====== RECORDED INFORMATION ======
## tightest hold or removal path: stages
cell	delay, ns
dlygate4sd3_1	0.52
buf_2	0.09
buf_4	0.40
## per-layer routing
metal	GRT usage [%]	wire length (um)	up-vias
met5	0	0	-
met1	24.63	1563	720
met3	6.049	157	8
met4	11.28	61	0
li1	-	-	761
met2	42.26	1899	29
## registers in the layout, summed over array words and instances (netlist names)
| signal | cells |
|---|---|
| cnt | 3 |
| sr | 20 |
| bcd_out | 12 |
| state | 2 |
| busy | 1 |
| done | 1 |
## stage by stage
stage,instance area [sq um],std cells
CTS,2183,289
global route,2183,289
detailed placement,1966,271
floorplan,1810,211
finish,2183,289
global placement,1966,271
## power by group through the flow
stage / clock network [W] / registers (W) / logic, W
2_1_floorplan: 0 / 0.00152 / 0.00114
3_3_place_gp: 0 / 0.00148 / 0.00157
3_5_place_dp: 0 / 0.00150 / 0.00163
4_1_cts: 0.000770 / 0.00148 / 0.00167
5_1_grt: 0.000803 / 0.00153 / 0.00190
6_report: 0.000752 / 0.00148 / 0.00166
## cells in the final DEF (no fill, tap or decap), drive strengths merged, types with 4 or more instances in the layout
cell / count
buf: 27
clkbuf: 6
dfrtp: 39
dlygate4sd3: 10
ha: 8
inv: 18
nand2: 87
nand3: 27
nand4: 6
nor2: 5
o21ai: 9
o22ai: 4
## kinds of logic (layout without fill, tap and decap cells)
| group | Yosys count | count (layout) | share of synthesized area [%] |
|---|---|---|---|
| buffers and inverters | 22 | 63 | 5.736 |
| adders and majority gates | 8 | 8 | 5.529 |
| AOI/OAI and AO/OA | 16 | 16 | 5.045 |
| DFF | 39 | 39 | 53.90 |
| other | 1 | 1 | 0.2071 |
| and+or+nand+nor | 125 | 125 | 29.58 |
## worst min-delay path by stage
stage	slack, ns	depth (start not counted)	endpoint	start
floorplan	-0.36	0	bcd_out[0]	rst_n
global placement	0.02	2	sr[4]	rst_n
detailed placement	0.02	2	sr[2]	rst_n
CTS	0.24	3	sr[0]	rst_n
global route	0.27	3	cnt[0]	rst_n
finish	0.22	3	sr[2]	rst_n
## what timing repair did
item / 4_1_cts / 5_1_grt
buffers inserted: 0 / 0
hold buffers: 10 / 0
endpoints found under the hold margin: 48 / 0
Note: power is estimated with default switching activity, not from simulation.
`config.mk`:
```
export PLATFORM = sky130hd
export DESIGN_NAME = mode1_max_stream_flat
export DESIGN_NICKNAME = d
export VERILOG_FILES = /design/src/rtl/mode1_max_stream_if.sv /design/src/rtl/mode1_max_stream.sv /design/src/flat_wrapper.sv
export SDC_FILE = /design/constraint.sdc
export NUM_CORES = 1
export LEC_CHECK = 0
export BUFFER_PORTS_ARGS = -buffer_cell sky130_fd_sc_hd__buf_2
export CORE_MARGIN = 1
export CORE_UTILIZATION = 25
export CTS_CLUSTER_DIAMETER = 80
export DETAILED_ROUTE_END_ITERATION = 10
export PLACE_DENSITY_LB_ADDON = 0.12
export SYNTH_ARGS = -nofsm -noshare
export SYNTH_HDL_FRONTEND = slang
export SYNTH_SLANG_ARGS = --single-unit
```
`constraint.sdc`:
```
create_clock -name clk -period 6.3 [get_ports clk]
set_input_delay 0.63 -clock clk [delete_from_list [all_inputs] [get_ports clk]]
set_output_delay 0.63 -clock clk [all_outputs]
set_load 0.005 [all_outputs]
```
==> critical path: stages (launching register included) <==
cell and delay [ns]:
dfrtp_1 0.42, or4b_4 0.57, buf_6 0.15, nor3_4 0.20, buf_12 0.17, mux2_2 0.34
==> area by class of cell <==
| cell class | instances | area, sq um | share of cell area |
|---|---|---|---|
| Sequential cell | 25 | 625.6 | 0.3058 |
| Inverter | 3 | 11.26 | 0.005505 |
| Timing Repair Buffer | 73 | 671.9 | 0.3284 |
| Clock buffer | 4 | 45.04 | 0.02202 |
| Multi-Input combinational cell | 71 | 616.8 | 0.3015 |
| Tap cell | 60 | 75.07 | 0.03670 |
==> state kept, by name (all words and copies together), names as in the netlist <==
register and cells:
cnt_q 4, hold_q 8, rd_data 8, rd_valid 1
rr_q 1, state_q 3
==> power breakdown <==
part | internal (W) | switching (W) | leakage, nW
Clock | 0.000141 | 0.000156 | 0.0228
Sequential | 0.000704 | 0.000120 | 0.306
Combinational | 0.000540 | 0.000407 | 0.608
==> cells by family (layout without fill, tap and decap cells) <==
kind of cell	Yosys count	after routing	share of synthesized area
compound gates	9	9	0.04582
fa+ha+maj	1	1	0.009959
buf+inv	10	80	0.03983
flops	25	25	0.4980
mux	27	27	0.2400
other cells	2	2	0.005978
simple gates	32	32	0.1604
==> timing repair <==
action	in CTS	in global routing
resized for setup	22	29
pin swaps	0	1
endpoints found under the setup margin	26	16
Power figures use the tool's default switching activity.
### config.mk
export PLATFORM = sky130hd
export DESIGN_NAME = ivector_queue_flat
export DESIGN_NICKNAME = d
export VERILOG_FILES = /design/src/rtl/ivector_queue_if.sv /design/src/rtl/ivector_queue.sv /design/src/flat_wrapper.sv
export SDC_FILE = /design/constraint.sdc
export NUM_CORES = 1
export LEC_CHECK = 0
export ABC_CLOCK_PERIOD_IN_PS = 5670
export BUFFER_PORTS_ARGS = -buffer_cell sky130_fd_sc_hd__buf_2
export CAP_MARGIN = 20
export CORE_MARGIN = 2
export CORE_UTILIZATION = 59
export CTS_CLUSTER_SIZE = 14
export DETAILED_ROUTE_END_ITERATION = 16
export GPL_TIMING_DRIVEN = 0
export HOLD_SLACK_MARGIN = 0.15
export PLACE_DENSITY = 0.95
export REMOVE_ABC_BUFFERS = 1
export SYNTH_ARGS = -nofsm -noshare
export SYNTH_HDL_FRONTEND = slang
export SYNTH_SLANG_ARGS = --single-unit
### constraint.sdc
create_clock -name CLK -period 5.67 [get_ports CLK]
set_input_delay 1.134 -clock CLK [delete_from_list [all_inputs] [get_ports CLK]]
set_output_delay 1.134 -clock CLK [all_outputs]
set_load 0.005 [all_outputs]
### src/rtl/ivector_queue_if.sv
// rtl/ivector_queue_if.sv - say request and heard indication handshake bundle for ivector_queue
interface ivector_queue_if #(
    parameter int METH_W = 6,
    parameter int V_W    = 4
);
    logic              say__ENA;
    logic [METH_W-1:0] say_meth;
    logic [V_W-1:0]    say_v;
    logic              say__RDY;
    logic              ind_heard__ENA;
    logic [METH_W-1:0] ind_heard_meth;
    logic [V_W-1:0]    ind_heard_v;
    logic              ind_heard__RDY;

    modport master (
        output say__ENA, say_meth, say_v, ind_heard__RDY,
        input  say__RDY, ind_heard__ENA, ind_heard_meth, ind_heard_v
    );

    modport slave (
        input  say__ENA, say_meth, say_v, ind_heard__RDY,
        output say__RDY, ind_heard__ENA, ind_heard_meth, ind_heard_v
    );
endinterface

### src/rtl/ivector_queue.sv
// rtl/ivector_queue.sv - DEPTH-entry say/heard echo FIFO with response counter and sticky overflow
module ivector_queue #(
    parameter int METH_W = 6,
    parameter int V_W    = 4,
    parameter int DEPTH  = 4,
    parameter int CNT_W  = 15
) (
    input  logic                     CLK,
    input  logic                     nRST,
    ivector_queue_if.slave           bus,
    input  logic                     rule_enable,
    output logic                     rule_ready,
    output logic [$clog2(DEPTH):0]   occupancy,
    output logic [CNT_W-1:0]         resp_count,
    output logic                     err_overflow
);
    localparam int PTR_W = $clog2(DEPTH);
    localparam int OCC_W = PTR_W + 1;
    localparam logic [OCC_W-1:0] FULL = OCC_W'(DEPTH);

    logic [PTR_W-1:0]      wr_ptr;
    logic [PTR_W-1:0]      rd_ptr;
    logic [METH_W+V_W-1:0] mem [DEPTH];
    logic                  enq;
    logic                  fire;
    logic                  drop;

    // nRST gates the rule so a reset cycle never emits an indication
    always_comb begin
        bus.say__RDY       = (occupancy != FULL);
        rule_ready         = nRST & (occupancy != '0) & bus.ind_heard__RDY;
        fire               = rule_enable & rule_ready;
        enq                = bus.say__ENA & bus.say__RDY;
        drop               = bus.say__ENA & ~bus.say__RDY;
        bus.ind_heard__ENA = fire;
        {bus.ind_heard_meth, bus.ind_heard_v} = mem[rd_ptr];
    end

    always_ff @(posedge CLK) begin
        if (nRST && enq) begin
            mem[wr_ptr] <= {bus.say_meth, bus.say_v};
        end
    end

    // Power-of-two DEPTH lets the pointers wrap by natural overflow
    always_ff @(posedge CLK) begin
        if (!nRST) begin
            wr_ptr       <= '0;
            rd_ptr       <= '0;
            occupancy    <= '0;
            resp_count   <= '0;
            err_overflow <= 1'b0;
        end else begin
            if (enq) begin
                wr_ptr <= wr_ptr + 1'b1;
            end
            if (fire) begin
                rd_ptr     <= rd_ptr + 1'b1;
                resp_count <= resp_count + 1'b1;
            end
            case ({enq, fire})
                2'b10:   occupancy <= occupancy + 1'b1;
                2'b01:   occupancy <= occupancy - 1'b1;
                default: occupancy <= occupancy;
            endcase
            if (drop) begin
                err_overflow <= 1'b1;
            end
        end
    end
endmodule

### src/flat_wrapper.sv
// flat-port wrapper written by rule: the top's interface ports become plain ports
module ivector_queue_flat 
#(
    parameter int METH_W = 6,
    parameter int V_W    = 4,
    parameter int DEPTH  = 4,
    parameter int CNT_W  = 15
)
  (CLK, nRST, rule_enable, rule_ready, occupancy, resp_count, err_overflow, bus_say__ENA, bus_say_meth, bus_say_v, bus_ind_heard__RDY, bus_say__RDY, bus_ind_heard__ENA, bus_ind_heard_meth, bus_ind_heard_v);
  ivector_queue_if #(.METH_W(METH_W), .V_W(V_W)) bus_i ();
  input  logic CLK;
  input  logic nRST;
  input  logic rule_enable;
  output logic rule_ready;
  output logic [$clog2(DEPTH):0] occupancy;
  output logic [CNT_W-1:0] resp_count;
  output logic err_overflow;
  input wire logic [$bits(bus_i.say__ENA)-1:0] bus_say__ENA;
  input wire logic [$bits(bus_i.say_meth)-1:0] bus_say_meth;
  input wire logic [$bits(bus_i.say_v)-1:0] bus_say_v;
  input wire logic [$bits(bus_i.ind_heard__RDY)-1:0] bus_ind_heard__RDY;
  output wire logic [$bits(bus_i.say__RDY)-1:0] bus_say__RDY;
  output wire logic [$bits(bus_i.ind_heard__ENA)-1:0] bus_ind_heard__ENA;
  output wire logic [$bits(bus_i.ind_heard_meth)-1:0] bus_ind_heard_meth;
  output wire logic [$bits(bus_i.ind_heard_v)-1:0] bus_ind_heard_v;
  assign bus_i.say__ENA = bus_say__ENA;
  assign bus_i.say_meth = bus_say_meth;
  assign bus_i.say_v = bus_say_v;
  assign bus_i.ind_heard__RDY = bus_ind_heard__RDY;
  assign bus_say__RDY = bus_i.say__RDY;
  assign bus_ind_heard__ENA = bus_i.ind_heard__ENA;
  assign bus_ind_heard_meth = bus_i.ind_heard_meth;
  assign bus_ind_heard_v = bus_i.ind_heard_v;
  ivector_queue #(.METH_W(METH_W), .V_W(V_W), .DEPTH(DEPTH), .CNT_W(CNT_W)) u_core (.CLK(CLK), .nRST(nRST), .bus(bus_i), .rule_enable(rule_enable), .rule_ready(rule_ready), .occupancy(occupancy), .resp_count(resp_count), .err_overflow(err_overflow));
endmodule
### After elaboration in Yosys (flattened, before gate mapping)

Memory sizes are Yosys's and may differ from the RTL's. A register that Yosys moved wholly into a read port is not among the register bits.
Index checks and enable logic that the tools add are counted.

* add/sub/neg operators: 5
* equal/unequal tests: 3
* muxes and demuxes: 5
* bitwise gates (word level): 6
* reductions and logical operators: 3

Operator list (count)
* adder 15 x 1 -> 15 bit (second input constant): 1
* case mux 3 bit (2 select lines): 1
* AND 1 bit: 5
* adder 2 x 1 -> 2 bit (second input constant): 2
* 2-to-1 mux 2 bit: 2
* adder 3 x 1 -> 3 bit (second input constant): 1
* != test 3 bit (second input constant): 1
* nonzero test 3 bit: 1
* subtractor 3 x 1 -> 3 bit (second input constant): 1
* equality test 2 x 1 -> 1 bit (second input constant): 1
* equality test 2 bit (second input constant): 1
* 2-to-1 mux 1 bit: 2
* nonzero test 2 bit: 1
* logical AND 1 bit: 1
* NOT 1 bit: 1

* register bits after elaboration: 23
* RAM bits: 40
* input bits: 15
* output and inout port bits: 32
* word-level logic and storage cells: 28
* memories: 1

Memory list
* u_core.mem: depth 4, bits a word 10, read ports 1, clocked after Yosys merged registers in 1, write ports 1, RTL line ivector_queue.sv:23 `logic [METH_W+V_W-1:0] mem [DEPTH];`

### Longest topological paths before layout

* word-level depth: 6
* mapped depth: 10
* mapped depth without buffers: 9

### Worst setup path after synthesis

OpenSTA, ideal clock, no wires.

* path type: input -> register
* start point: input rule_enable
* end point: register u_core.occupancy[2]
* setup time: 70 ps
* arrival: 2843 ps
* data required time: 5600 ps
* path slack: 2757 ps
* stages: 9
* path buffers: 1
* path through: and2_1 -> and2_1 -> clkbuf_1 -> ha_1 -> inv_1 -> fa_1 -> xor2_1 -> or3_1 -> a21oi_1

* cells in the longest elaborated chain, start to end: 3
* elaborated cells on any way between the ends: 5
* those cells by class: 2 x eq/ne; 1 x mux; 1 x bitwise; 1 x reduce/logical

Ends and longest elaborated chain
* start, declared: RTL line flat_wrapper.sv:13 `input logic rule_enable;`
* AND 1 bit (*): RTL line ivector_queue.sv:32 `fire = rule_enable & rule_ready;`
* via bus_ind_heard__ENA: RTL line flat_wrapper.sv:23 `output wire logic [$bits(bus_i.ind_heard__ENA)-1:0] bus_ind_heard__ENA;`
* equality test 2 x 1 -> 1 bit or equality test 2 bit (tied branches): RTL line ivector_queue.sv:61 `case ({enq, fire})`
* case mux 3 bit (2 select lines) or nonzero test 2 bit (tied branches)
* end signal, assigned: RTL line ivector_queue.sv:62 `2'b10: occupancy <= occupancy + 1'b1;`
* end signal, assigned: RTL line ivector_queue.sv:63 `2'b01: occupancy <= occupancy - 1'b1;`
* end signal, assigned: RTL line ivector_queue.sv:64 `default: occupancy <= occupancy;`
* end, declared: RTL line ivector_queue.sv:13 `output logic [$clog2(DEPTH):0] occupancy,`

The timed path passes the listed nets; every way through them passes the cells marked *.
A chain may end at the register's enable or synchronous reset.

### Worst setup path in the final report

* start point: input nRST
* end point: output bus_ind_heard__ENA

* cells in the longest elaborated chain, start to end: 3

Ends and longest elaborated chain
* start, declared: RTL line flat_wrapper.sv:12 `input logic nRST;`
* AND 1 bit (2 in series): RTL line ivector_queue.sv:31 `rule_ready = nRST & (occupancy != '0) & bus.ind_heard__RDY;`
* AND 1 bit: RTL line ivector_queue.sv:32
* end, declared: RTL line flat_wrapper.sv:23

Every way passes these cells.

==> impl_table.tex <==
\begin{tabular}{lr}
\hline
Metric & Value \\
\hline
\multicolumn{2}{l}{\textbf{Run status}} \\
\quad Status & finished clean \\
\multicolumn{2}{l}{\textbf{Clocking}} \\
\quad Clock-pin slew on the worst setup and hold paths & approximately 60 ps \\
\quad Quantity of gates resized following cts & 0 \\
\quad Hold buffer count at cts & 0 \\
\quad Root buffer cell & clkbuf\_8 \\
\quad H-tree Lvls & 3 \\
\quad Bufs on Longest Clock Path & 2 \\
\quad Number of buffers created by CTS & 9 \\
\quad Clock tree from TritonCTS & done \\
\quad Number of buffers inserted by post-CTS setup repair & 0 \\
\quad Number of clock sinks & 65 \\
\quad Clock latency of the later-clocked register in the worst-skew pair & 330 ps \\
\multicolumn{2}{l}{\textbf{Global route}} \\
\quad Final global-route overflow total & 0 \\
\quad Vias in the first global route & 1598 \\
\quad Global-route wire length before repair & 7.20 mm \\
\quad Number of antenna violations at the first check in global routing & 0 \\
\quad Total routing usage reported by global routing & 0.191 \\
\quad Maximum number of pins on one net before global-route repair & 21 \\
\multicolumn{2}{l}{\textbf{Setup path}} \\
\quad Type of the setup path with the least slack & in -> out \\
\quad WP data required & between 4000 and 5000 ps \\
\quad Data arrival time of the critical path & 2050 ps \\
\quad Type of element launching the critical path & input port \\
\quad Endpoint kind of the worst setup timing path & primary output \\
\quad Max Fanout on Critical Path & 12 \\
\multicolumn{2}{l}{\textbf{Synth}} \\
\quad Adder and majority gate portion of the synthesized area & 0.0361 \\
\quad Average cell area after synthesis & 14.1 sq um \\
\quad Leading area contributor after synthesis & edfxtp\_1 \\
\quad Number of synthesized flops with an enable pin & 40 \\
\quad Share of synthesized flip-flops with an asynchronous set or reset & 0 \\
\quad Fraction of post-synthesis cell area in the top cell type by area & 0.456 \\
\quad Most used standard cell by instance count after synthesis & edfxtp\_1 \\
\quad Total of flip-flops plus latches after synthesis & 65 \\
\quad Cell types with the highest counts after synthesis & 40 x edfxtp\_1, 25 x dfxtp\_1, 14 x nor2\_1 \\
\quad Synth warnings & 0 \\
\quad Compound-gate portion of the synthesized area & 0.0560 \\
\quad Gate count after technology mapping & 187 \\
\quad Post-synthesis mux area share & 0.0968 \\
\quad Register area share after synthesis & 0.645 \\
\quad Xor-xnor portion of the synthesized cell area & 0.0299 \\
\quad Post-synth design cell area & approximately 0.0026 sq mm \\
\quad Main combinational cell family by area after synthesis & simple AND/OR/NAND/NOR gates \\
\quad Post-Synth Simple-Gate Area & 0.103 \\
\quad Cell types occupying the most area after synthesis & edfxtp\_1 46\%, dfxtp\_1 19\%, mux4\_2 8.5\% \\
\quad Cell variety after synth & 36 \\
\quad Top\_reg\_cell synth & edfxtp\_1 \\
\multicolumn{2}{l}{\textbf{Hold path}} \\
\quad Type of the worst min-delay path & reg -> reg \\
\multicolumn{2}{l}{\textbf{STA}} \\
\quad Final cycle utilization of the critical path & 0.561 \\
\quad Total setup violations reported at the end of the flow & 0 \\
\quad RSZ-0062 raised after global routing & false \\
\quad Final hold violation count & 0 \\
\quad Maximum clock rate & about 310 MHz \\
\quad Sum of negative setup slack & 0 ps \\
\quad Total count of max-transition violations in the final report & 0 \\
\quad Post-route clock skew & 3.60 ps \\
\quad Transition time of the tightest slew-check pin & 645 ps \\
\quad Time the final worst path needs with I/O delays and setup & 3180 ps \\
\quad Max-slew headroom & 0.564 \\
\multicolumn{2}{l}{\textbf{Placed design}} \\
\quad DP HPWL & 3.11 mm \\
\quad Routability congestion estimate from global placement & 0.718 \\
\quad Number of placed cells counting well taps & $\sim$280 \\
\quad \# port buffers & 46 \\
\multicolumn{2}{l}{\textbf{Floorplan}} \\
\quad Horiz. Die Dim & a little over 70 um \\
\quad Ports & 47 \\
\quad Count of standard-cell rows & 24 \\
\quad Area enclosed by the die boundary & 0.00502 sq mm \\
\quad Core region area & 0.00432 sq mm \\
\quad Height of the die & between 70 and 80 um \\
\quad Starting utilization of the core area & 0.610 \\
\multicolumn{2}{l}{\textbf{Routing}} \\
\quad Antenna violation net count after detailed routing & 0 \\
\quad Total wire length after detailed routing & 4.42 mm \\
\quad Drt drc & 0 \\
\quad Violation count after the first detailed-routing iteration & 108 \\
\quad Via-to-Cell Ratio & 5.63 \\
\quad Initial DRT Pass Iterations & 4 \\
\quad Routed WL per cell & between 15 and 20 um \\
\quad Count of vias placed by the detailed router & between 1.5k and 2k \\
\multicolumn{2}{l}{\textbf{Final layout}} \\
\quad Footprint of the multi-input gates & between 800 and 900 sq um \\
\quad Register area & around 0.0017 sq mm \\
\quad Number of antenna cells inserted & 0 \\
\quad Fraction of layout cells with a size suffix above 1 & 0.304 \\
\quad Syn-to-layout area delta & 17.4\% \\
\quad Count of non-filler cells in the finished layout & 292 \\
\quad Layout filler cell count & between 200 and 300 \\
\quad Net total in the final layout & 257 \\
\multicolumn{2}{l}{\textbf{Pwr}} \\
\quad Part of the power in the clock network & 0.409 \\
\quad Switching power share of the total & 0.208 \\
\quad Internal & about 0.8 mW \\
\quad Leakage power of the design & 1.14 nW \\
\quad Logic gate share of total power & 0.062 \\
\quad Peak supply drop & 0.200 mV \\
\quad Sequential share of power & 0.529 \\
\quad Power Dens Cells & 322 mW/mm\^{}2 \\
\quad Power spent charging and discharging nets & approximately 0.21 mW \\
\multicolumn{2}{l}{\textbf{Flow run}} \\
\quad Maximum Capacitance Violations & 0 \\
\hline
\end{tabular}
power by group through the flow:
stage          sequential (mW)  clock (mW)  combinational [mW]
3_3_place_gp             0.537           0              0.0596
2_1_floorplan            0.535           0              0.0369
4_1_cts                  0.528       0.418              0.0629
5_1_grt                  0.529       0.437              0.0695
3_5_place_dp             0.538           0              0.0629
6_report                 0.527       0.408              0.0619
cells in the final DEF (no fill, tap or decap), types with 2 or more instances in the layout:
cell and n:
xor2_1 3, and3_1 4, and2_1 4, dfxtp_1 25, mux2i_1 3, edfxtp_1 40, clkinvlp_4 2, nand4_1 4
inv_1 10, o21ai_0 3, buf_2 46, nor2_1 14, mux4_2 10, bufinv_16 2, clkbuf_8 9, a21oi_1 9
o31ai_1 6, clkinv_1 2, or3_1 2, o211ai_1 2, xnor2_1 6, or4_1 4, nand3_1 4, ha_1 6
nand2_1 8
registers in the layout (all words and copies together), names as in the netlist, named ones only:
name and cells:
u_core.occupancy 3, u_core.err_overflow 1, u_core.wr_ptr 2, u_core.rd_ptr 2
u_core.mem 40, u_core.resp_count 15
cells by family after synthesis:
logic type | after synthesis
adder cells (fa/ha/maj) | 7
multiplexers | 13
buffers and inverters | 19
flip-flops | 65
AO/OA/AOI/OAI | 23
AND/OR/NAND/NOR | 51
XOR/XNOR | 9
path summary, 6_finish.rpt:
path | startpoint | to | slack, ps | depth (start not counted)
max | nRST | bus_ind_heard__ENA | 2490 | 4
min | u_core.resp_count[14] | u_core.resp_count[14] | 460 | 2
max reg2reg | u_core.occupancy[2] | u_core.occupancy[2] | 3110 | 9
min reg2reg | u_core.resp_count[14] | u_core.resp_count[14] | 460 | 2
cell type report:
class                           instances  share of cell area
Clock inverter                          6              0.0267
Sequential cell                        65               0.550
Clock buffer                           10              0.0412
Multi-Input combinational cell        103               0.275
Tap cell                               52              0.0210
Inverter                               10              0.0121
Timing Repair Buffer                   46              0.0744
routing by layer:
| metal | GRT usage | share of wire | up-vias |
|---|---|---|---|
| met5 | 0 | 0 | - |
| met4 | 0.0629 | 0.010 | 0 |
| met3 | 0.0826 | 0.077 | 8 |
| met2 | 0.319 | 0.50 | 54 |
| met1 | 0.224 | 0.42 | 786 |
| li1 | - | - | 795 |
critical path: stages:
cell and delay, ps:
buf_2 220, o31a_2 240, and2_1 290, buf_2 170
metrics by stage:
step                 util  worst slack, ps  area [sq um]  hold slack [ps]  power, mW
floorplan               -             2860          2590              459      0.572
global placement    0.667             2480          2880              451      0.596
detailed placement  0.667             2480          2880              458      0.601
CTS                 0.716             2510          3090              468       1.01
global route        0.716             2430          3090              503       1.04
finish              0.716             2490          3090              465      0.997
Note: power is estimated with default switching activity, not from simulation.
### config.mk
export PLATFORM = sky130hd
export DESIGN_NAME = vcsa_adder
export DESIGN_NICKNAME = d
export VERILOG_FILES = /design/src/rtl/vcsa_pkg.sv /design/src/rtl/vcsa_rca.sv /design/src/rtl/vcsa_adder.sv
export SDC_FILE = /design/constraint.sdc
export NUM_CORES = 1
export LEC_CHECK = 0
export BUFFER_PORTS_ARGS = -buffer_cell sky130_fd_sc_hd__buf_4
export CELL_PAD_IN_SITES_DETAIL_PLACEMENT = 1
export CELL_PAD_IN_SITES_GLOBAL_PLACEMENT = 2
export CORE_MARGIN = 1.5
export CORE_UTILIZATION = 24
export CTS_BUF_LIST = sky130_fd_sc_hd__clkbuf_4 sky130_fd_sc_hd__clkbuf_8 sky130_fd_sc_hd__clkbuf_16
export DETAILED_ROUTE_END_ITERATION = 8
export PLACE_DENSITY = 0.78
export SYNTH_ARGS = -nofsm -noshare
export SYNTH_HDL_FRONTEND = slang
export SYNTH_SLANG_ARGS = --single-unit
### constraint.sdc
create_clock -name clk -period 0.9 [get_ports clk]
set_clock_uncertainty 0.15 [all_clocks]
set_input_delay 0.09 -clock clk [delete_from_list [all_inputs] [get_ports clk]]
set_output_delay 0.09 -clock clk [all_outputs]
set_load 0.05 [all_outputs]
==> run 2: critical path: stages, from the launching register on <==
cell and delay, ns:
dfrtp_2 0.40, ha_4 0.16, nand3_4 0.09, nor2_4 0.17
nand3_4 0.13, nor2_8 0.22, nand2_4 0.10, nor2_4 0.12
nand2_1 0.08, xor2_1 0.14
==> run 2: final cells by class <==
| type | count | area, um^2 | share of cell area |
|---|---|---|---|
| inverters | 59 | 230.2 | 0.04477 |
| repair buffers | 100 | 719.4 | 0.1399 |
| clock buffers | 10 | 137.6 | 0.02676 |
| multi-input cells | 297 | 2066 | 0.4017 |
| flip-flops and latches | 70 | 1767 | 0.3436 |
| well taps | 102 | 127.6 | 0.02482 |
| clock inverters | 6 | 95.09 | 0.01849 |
======
BRIEF> Output only the lines from the top of the entries through the one holding "3_5_place_dp: 0 / 0.00150 / 0.00163", copied exactly.

ANSWER TO THE PROBLEM>
## tightest hold or removal path: stages
cell	delay, ns
dlygate4sd3_1	0.52
buf_2	0.09
buf_4	0.40
## per-layer routing
metal	GRT usage [%]	wire length (um)	up-vias
met5	0	0	-
met1	24.63	1563	720
met3	6.049	157	8
met4	11.28	61	0
li1	-	-	761
met2	42.26	1899	29
## registers in the layout, summed over array words and instances (netlist names)
| signal | cells |
|---|---|
| cnt | 3 |
| sr | 20 |
| bcd_out | 12 |
| state | 2 |
| busy | 1 |
| done | 1 |
## stage by stage
stage,instance area [sq um],std cells
CTS,2183,289
global route,2183,289
detailed placement,1966,271
floorplan,1810,211
finish,2183,289
global placement,1966,271
## power by group through the flow
stage / clock network [W] / registers (W) / logic, W
2_1_floorplan: 0 / 0.00152 / 0.00114
3_3_place_gp: 0 / 0.00148 / 0.00157
3_5_place_dp: 0 / 0.00150 / 0.00163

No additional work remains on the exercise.